(Collected data)
══════════════════════════════

File: src/rtl/wshb_frame_reader.sv
// Wishbone classic read master that walks a frame buffer in raster order.
// It delivers every pixel word, tagged with a start-of-frame flag, through a
// first-word-fall-through FIFO to a valid/ready consumer.
module wshb_frame_reader #(
    parameter int          HDISP      = 800,
    parameter int          VDISP      = 480,
    parameter logic [31:0] BASE_ADDR  = 32'h0,
    parameter int          FIFO_DEPTH = 16
) (
    input  logic        clk,
    input  logic        rst,
    input  logic        enable,
    // Wishbone master
    output logic [31:0] adr,
    input  logic [31:0] dat_sm,
    output logic [31:0] dat_ms,
    output logic        cyc,
    output logic        stb,
    output logic        we,
    output logic [3:0]  sel,
    output logic [2:0]  cti,
    output logic [1:0]  bte,
    input  logic        ack,
    input  logic        err,
    input  logic        rty,
    // pixel stream
    output logic [31:0] pix_data,
    output logic        pix_sof,
    output logic        pix_valid,
    input  logic        pix_ready,
    output logic        frame_done
);

    // state | meaning
    // IDLE  | enable low or not yet started, no bus activity
    // REQ   | Wishbone read outstanding, stb high, adr stable
    // HOLD  | one-cycle bus gap after a termination, or waiting for FIFO room
    typedef enum logic [1:0] {IDLE, REQ, HOLD} state_t;

    localparam int NPIX  = HDISP * VDISP;
    localparam int IDX_W = (NPIX > 1) ? $clog2(NPIX) : 1;
    localparam int PTR_W = $clog2(FIFO_DEPTH);
    localparam int CNT_W = PTR_W + 1;
    localparam logic [IDX_W-1:0] LAST_IDX = IDX_W'(NPIX - 1);
    localparam logic [CNT_W-1:0] DEPTH_C  = CNT_W'(FIFO_DEPTH);

    state_t             state;
    logic [IDX_W-1:0]   idx;
    logic [IDX_W-1:0]   idx_next;
    logic [31:0]        adr_next;

    logic [31:0]        mem_data [FIFO_DEPTH];
    logic               mem_sof  [FIFO_DEPTH];
    logic [PTR_W-1:0]   wr_ptr;
    logic [PTR_W-1:0]   rd_ptr;
    logic [CNT_W-1:0]   count;

    logic               term_ok;
    logic               term_bad;
    logic               push;
    logic               pop;
    logic               room;

    assign dat_ms = 32'h0;
    assign we     = 1'b0;
    assign sel    = 4'hF;
    assign cti    = 3'b000;
    assign bte    = 2'b00;
    assign cyc    = stb;

    // err/rty take priority over ack; both only count while a cycle is open
    assign term_bad = stb & (err | rty);
    assign term_ok  = stb & ack & ~err & ~rty;
    assign push     = term_ok;
    assign pop      = pix_valid & pix_ready;
    assign room     = (count < DEPTH_C);

    assign idx_next = (idx == LAST_IDX) ? '0 : idx + 1'b1;
    assign adr_next = BASE_ADDR + {32'(idx_next) << 2};

    assign frame_done = term_ok & (idx == LAST_IDX);

    assign pix_valid = (count != '0);
    assign pix_data  = mem_data[rd_ptr];
    assign pix_sof   = pix_valid & mem_sof[rd_ptr];

    // Request sequencer: every termination passes through HOLD, which
    // guarantees stb drops for at least one cycle between accesses.
    always_ff @(posedge clk or posedge rst) begin
        if (rst) begin
            state <= IDLE;
            stb   <= 1'b0;
            idx   <= '0;
            adr   <= BASE_ADDR;
        end else begin
            case (state)
                IDLE: begin
                    if (enable && room) begin
                        state <= REQ;
                        stb   <= 1'b1;
                    end
                end
                REQ: begin
                    if (term_ok || term_bad) begin
                        stb   <= 1'b0;
                        state <= enable ? HOLD : IDLE;
                        if (term_ok) begin
                            idx <= idx_next;
                            adr <= adr_next;
                        end
                    end
                end
                HOLD: begin
                    if (!enable) begin
                        state <= IDLE;
                    end else if (room) begin
                        state <= REQ;
                        stb   <= 1'b1;
                    end
                end
                default: begin
                    state <= IDLE;
                    stb   <= 1'b0;
                end
            endcase
        end
    end

    // FIFO pointers and occupancy; push into a full FIFO cannot happen
    // because a request is only issued with room available.
    always_ff @(posedge clk or posedge rst) begin
        if (rst) begin
            wr_ptr <= '0;
            rd_ptr <= '0;
            count  <= '0;
        end else begin
            if (push) wr_ptr <= wr_ptr + 1'b1;
            if (pop)  rd_ptr <= rd_ptr + 1'b1;
            count <= count + CNT_W'(push) - CNT_W'(pop);
        end
    end

    // FIFO storage; contents are qualified by count so need no reset
    always_ff @(posedge clk) begin
        if (push) begin
            mem_data[wr_ptr] <= dat_sm;
            mem_sof[wr_ptr]  <= (idx == '0);
        end
    end

endmodule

══════════════════════════════

■ WORK REQUEST ■
Lines with "push": find them in the data and copy each one.

■ ANSWER ■
    logic               push;
    assign push     = term_ok;
    // FIFO pointers and occupancy; push into a full FIFO cannot happen
            if (push) wr_ptr <= wr_ptr + 1'b1;
            count <= count + CNT_W'(push) - CNT_W'(pop);
        if (push) begin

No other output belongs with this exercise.